Feedback is an exchange; it is about giving and receiving. Notice how Joan’s language is always descriptive and focuses on workplace issues rather than personal traits. She emphasizes that her observations are from her own perspective. For instance, “This is a personal observation, so please tell me if I’m wrong…” Notice how Joan frames what has happened positively and as part of the learning process, instead of a failure on Amisi’s part. For instance, “What is important here is we learn from it, we make our adjustments, and we move forward.”

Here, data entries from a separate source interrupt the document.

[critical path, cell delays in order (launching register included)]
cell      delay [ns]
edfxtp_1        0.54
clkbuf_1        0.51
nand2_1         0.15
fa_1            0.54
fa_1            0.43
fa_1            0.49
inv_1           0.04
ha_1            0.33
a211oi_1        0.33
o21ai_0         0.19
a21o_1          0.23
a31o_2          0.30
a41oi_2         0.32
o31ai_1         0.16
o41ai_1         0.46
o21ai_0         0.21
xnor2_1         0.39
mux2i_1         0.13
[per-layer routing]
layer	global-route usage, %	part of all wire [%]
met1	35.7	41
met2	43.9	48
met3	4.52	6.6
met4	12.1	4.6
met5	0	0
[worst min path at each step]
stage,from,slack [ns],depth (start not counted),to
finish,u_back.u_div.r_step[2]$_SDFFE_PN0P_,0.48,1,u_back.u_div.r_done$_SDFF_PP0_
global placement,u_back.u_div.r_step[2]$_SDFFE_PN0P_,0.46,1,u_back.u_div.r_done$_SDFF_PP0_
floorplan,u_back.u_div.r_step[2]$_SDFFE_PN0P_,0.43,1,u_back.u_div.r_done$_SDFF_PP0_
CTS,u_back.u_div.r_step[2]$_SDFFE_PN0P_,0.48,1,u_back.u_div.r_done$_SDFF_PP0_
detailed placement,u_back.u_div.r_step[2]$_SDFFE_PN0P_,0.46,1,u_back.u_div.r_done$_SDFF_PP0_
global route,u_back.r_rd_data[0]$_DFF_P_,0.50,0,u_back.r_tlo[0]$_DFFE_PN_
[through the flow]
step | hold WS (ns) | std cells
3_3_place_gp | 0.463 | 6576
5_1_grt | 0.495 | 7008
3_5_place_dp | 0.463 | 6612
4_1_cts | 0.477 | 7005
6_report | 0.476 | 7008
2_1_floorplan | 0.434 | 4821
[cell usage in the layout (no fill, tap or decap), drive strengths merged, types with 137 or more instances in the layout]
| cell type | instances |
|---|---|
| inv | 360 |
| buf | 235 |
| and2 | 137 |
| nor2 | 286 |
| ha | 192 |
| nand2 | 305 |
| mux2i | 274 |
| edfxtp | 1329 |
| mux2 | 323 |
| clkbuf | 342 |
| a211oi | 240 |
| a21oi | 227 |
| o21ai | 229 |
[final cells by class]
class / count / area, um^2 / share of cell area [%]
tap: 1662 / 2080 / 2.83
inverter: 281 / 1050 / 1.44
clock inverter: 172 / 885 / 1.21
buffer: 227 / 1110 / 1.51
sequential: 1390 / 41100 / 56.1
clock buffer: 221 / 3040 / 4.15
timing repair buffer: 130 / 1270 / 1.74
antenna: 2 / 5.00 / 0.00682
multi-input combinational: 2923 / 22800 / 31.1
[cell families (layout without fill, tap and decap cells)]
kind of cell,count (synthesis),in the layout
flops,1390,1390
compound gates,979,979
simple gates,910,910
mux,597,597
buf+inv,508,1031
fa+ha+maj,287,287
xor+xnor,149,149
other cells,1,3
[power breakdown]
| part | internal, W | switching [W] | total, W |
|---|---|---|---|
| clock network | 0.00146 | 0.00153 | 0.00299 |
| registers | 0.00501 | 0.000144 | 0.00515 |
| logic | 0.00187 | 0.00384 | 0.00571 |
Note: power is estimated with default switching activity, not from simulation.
===== src/rtl/twsum_pkg.sv =====
`timescale 1ns / 1ps
// ----------------------------------------------------------------------------
// twsum_pkg
// Shared types, register indexes and pixel gating functions for the
// thresholded 3x3 window sum.
// ----------------------------------------------------------------------------
package twsum_pkg;

  // Pixel and result widths.
  localparam int PIX_W = 8;
  localparam int SUM_W = 12;
  localparam int COL_SUM_W = 10;

  // Two stored window columns sit to the left of the incoming column.
  localparam int NUM_CELLS = 2;

  // Register indexes on the configuration port.
  localparam logic [1:0] REG_THRESHOLD = 2'd0;
  localparam logic [1:0] REG_WIDTH     = 2'd1;
  localparam logic [1:0] REG_HEIGHT    = 2'd2;

  // Reset values of the configuration registers.
  localparam logic [7:0]  THRESHOLD_RST = 8'd1;
  localparam logic [10:0] WIDTH_RST     = 11'd640;
  localparam logic [12:0] HEIGHT_RST    = 13'd480;

  // One vertical column of the 3x3 window.
  typedef struct packed {
    logic [PIX_W-1:0] top;
    logic [PIX_W-1:0] mid;
    logic [PIX_W-1:0] bot;
  } column_t;

  // A pixel counts only when it is at or above the threshold.
  function automatic logic [PIX_W-1:0] gate(input logic [PIX_W-1:0] v,
                                            input logic [PIX_W-1:0] thr);
    return (v >= thr) ? v : '0;
  endfunction

  // Gated sum of the three pixels of one column.
  function automatic logic [COL_SUM_W-1:0] col_sum(input column_t col,
                                                   input logic [PIX_W-1:0] thr);
    return COL_SUM_W'(gate(col.top, thr)) + COL_SUM_W'(gate(col.mid, thr))
         + COL_SUM_W'(gate(col.bot, thr));
  endfunction

endpackage
<file path="src/rtl/core/zsr_pkg.sv">
// Shared types, codes and constants of the zoned sector remapper.
`default_nettype none

package zsr_pkg;

	// Fixed field widths
	localparam int SECTOR_PORT_W = 48;
	localparam int LEN_W         = 23;
	localparam int ZS_W          = 31;
	localparam int SH_W          = 5;

	// Defaults
	localparam int SECTOR_BITS_DEF = 48;
	localparam int QUEUE_DEPTH     = 4;
	localparam logic [ZS_W-1:0] ZONE_SECTORS_RST = ZS_W'(196608);
	localparam logic [SH_W-1:0] ZONE_SHIFT_RST   = SH_W'(18);

	typedef enum logic [0:0] {
		CMD_MAP  = 1'b0,
		CMD_DONE = 1'b1
	} cmd_t;

	typedef enum logic [2:0] {
		OP_READ   = 3'd0,
		OP_WRITE  = 3'd1,
		OP_APPEND = 3'd2,
		OP_MGMT   = 3'd3,
		OP_OTHER  = 3'd4
	} op_t;

	typedef enum logic [1:0] {
		ACT_FWD  = 2'd0,
		ACT_ZERO = 2'd1,
		ACT_KILL = 2'd2
	} act_t;

	typedef enum logic [0:0] {
		REG_ZONE_SECTORS = 1'b0,
		REG_ZONE_SHIFT   = 1'b1
	} reg_t;

	// How the back end builds the result sector
	typedef enum logic [2:0] {
		KIND_PASS  = 3'd0,	// sector unchanged, forwarded
		KIND_ZERO  = 3'd1,	// read past zone end, zero-filled
		KIND_KILL  = 3'd2,	// killed
		KIND_MAP   = 3'd3,	// index * zone size + offset
		KIND_XLATE = 3'd4	// sector + (sector / zone size) * gap
	} kind_t;

	typedef struct packed {
		kind_t             kind;
		logic [LEN_W-1:0]  len;
		logic              split;
	} cls_t;

	typedef struct packed {
		logic [ZS_W-1:0] zone_sectors;
		logic [SH_W-1:0] zone_shift;
	} cfg_t;

endpackage

`default_nettype wire

</file>
<file path="src/rtl/core/zsr_queue.sv">
// Short queue of classified requests between front and back end.
`default_nettype none

module zsr_queue
	import zsr_pkg::*;
#(
	parameter int SECTOR_BITS = SECTOR_BITS_DEF,
	parameter int DEPTH       = QUEUE_DEPTH
) (
	input  wire logic                   clk,
	input  wire logic                   arst_n,
	input  wire logic                   enq,
	input  wire logic [SECTOR_BITS-1:0] enq_sec,
	input  wire cls_t                   enq_cls,
	output logic                        q_full,
	input  wire logic                   deq,
	output logic                        q_valid,
	output logic [SECTOR_BITS-1:0]      q_sec,
	output cls_t                        q_cls
);

	localparam int PTR_W = (DEPTH > 1) ? $clog2(DEPTH) : 1;
	localparam int CNT_W = $clog2(DEPTH + 1);

	logic [SECTOR_BITS-1:0] sec_q [DEPTH];
	cls_t                   cls_q [DEPTH];
	logic [PTR_W-1:0]       wr_ptr_q;
	logic [PTR_W-1:0]       rd_ptr_q;
	logic [CNT_W-1:0]       cnt_q;
	logic                   do_deq;

	assign q_full  = cnt_q == CNT_W'(DEPTH);
	assign q_valid = cnt_q != '0;
	assign do_deq  = deq && q_valid;
	assign q_sec   = sec_q[rd_ptr_q];
	assign q_cls   = cls_q[rd_ptr_q];

	// Pointers and fill count
	always_ff @(posedge clk or negedge arst_n) begin
		if (!arst_n) begin
			wr_ptr_q <= '0;
			rd_ptr_q <= '0;
			cnt_q    <= '0;
		end else begin
			if (enq) begin
				wr_ptr_q <= (wr_ptr_q == PTR_W'(DEPTH - 1)) ? '0 : wr_ptr_q + PTR_W'(1);
			end
			if (do_deq) begin
				rd_ptr_q <= (rd_ptr_q == PTR_W'(DEPTH - 1)) ? '0 : rd_ptr_q + PTR_W'(1);
			end
			if (enq && !do_deq) begin
				cnt_q <= cnt_q + CNT_W'(1);
			end else if (!enq && do_deq) begin
				cnt_q <= cnt_q - CNT_W'(1);
			end
		end
	end

	// Entries
	always_ff @(posedge clk) begin
		if (enq) begin
			sec_q[wr_ptr_q] <= enq_sec;
			cls_q[wr_ptr_q] <= enq_cls;
		end
	end

endmodule

`default_nettype wire

</file>
<file path="config.mk">
export PLATFORM = sky130hd
export DESIGN_NAME = zsr_queue
export DESIGN_NICKNAME = d
export VERILOG_FILES = /design/src/rtl/core/zsr_pkg.sv /design/src/rtl/core/zsr_queue.sv
export SDC_FILE = /design/constraint.sdc
export NUM_CORES = 1
export LEC_CHECK = 0
export BUFFER_PORTS_ARGS = -buffer_cell sky130_fd_sc_hd__buf_2
export CAP_MARGIN = 20
export CELL_PAD_IN_SITES_DETAIL_PLACEMENT = 0
export CELL_PAD_IN_SITES_GLOBAL_PLACEMENT = 1
export CORE_MARGIN = 2
export CORE_UTILIZATION = 54
export CTS_CLUSTER_DIAMETER = 30
export DETAILED_ROUTE_END_ITERATION = 8
export PLACE_DENSITY = 0.88
export REMOVE_ABC_BUFFERS = 1
export SYNTH_ARGS = -nofsm -noshare
export SYNTH_HDL_FRONTEND = slang
export SYNTH_SLANG_ARGS = --single-unit
</file>
<file path="constraint.sdc">
create_clock -name clk -period 4.3 [get_ports clk]
set_clock_uncertainty 0.05 [all_clocks]
set_input_delay 0.86 -clock clk [delete_from_list [all_inputs] [get_ports clk]]
set_output_delay 0.86 -clock clk [all_outputs]
set_load 0.02 [all_outputs]
</file>
==> flow_metrics.tcl <==
set metrics [dict create \
    outcome "finished clean" \
    detailedPlace.worstSlack_ps 1230 \
    grt_start_max_net_pins 78 \
    syn_to_final_growth_pct 24.10 \
    drt_first_pass_iters 4 \
    cp-start-kind "flip-flop" \
    cts.clk_slew.worst_paths_ps 50 \
    achievable_freq_mhz 279.5 \
    post_cts_hold_buffer_count 0 \
    finalWorstSetupSlack_ps 722.6 \
    worstPathArrival_ps 2670 \
    core.rowCount 52 \
    port_buffers 155 \
    gp_congestion 0.6806 \
    timing.critical_path.slowest_stage_cell "sky130_fd_sc_hd__dfrtp_4" \
    route.detailed.drc 0 \
    synth_cell_type_count 21 \
    grtUsageMet1_pct 25.76 \
    drt.antenna.violating_nets 0 \
    pwr_density_cell_nw_per_um2 752.6 \
    detail_route.vias_per_cell 5.512 \
    cts_buffers 48 \
    worstHoldPathType "input port to asynchronous set/reset pin" \
    hpwl_um 12020 \
    cts_sink_cnt 307 \
    grt_overflow 0 \
    grt_first_pass_wirelength_um 32530 \
    core_area_um2 20360 \
    detail_route.wirelength_um 20820 \
    worst_setup_path_end_kind "output port" \
    fin_crit_sh_pct 83.20 \
    top_usage_layer "met2" \
    yosys_warnings 0 \
    die_y_um 148.4 \
    share_of_synthesized_area_occupied_by_flip_flops_and_latches_pct 81.54 \
    peakVddDrop_mv 0.4294 \
    min_cycle_time_layout_ps 3577 \
    critPathKind "flip-flop to output port" \
    critical_path_buf_inv_count 2 \
    cts_root_buffer "sky130_fd_sc_hd__clkbuf_16" \
    grt_setup_unrepaired "false" \
    cellLeakagePower_nw 4.864 \
    num_io_pins 156 \
    max-cap-violations 0 \
    dr.first_iter.drc_count 378 \
    power_mw 10.52 \
    finalHoldViolCount 0 \
    worstPathMaxFanout 43 \
    num-fill-cells 1247 \
    synth.top_cell.area_share_pct 79.98 \
    cts_setup_buffers 0 \
    grtUsageMet2_pct 33.66 \
    yosys_register_bits 307 \
    drv_slew 0 \
    core_occupancy_in_the_finished_layout_pct 68.63 \
    synthesis.instances 429 \
    post_synth_instance_area_um2 11260 \
    cts-root-to-sink-buffers 3 \
    path_cells "buf_4 -> mux4_2 -> buf_2" \
    worstMarginPinSlew_ps 838.0 \
    floorplan.initialDensity_pct 55.31 \
    globalRouteTotalUtil_pct 19.70 \
    cpLargestDelayFamily "flip-flops" \
    cts.repair.resized 0 \
    vias 5143 \
    grtUsageMet3_pct 5.123 \
    synth_top_cell_by_area "sky130_fd_sc_hd__edfxtp_1" \
    post_route_cells_drive_above_1_share_pct 48.41 \
    first_global_vias 5667 \
    setup_viol_count_final 0 \
    wire_length_per_cell_um 22.31 \
    number_of_antenna_violations_at_the_first_check_in_global_routing 3 \
    worst_slew_margin_rel_pct 44.13 \
    clk_latency_ps 520 \
    finish.net_count 710 \
    timing.critical_path.slowest_cell_delay_ps 970 \
    synth.area.top_cells "sky130_fd_sc_hd__edfxtp_1 (80%), sky130_fd_sc_hd__mux4_2 (15%), sky130_fd_sc_hd__dfrtp_1 (1.6%)" \
    mean_instance_size_in_the_synthesized_netlist_um2 26.25 \
    cp.required_ps 3390 \
    floorplan.die_area_um2 22030 \
    cts_tree "yes" \
    floorplan.die.width_um 148.4 \
    number_of_levels_in_the_clock_h_tree 2 \
]
[routing by layer]
metal	share of wire [%]	vias to the layer above
li1	-	2249
met1	39	2679
met2	53	188
met3	6.6	25
met4	1.3	2
met5	0.062	-
[metrics by stage]
stage	TNS [ps]	hold WS, ps	area [µm²]	std cells
floorplan	-25950	397.1	11110	412
global placement	0	412.1	12270	839
detailed placement	0	467.5	12380	843
CTS	0	106.0	13940	930
global route	0	108.3	13970	931
finish	0	123.4	13980	933
[cell families after synthesis]
| logic type | Yosys count | synth area share, % |
|---|---|---|
| AND/OR/NAND/NOR | 12 | 0.5443 |
| buffers and inverters | 20 | 1.455 |
| AO/OA/AOI/OAI | 2 | 0.08887 |
| adder cells (fa/ha/maj) | 7 | 0.8442 |
| flip-flops | 307 | 81.54 |
| XOR/XNOR | 3 | 0.2333 |
| multiplexers | 78 | 15.30 |
[registers in the layout, indices dropped and copies added (netlist names)]
register,count
rd_ptr_q,2
cls_q,108
cnt_q,3
wr_ptr_q,2
sec_q,192
[worst register-to-register path: stages, from the launching register on]
cell and delay [ps]:
sky130_fd_sc_hd__dfrtp_1 430, sky130_fd_sc_hd__or3_1 400, sky130_fd_sc_hd__nand2_1 190, sky130_fd_sc_hd__ha_1 230, sky130_fd_sc_hd__inv_1 70, sky130_fd_sc_hd__fa_1 380
sky130_fd_sc_hd__xor2_1 170, sky130_fd_sc_hd__nor2_1 130, sky130_fd_sc_hd__xor2_1 200
[power breakdown]
group | total, mW | switching, mW | internal [mW]
Clock | 3.65 | 1.28 | 2.37
Combinational | 2.72 | 1.52 | 1.20
Sequential | 4.15 | 0.305 | 3.85
Total | 10.5 | 3.11 | 7.41
[layout make-up]
class	count	area (µm²)	share of cell area, %
tap	270	337.8	2.417
clock buffer	60	1287	9.211
sequential	307	9191	65.76
timing repair buffer	162	940.9	6.732
inverter	3	11.26	0.08057
clock inverter	27	277.8	1.987
multi-input combinational	102	1926	13.78
antenna	2	5.005	0.03581
[path summary, 6_finish.rpt]
| kind | from | endpoint | slack (ps) | depth (start not counted) |
|---|---|---|---|---|
| max in group asynchronous | arst_n | rd_ptr_q[0]$_DFFE_PN0P_ | 3890 | 1 |
| max reg2reg | cnt_q[0]$_DFFE_PN0P_ | cnt_q[2]$_DFFE_PN0P_ | 1950 | 8 |
| max | rd_ptr_q[0]$_DFFE_PN0P_ | q_cls[17] | 720 | 3 |
| min in group clk | cnt_q[2]$_DFFE_PN0P_ | cnt_q[2]$_DFFE_PN0P_ | 480 | 1 |
| min reg2reg | cnt_q[2]$_DFFE_PN0P_ | cnt_q[2]$_DFFE_PN0P_ | 480 | 1 |
| min | arst_n | cnt_q[1]$_DFFE_PN0P_ | 120 | 1 |
[synth_stat cells]
| master | instances |
|---|---|
| sky130_fd_sc_hd__buf_4 | 4 |
| sky130_fd_sc_hd__buf_6 | 1 |
| sky130_fd_sc_hd__nor3b_1 | 1 |
| sky130_fd_sc_hd__fa_1 | 1 |
| sky130_fd_sc_hd__ha_1 | 6 |
| sky130_fd_sc_hd__nor2_1 | 3 |
| sky130_fd_sc_hd__xor2_1 | 2 |
| sky130_fd_sc_hd__nand2_1 | 3 |
| sky130_fd_sc_hd__xnor2_1 | 1 |
| sky130_fd_sc_hd__inv_1 | 3 |
| sky130_fd_sc_hd__edfxtp_1 | 300 |
| sky130_fd_sc_hd__o21ai_0 | 2 |
| sky130_fd_sc_hd__and2_1 | 4 |
| sky130_fd_sc_hd__mux2_2 | 3 |
| sky130_fd_sc_hd__buf_1 | 3 |
| sky130_fd_sc_hd__buf_2 | 5 |
| sky130_fd_sc_hd__or3_1 | 1 |
| sky130_fd_sc_hd__mux4_2 | 75 |
| sky130_fd_sc_hd__dfrtp_1 | 7 |
| sky130_fd_sc_hd__buf_12 | 3 |
| sky130_fd_sc_hd__buf_8 | 1 |
[cells in the final DEF, fill, tap and decap left out, types with 4 or more instances in the layout]
cell type,synthesis,layout
sky130_fd_sc_hd__clkbuf_16,0,49
sky130_fd_sc_hd__buf_16,0,5
sky130_fd_sc_hd__bufinv_16,0,4
sky130_fd_sc_hd__clkinv_2,0,5
sky130_fd_sc_hd__clkbuf_1,0,9
sky130_fd_sc_hd__clkinvlp_4,0,6
sky130_fd_sc_hd__clkinv_1,0,4
sky130_fd_sc_hd__clkinv_4,0,4
sky130_fd_sc_hd__dfrtp_1,7,5
sky130_fd_sc_hd__edfxtp_1,300,300
sky130_fd_sc_hd__ha_1,6,6
sky130_fd_sc_hd__mux4_2,75,75
sky130_fd_sc_hd__and2_4,0,4
sky130_fd_sc_hd__buf_2,5,155
Power figures use the tool's default switching activity.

Elements of Skillful Feedback

As you saw in the previous video, there are many elements to consider when providing skillful feedback:

  • Structure—A feedback session should have structure, with the employee’s performance compared to well-defined goals. But it should also feel like a brainstorming session.
  • Collaboration—Encourage your employee to take an active role. Ask open-ended questions that allow both of you to come to an agreement about the employee’s overall performance: What aspects are successful? What needs improvement? Then both of you can develop an agenda for your session.
  • Nothing personal—The actual feedback happens when you, as a manager, share your own observations of the employee’s performance. Any important part of your employee’s job performance can be discussed, but avoid making it personal. Unless they affect job performance, personality traits are not appropriate for feedback.
  • Asked for vs. imposed—Feedback always works best when it’s asked for rather than imposed. When it comes as a surprise, especially when it’s negative, feedback can be met with a lot of resistance and emotion, and the message can get lost.
  • Descriptive language—Avoid an emotional reaction by keeping your language descriptive but not personal, using words such as “the diagnosis” instead of “your diagnosis.” Deal with specifics, making use of real examples. Focus on the decision made, not the decision maker. When you do have to provide a subjective opinion, make it clear and specific. Start your observation with an “I” statement, e.g. “I felt ” or “I saw.”
  • Focus on work performance—Even when you give positive feedback, avoid making it personal. Your employee’s work performance should always be the focus, not the employee as a person. Try not to overwhelm your employee with too much information, focusing only on behaviours that can be improved.
  • Message received?—Always verify that the message has been received. Invite questions or discussion, and have the employee paraphrase what you’ve said. Work with the employee to help them interpret the feedback and create an action plan to address the feedback.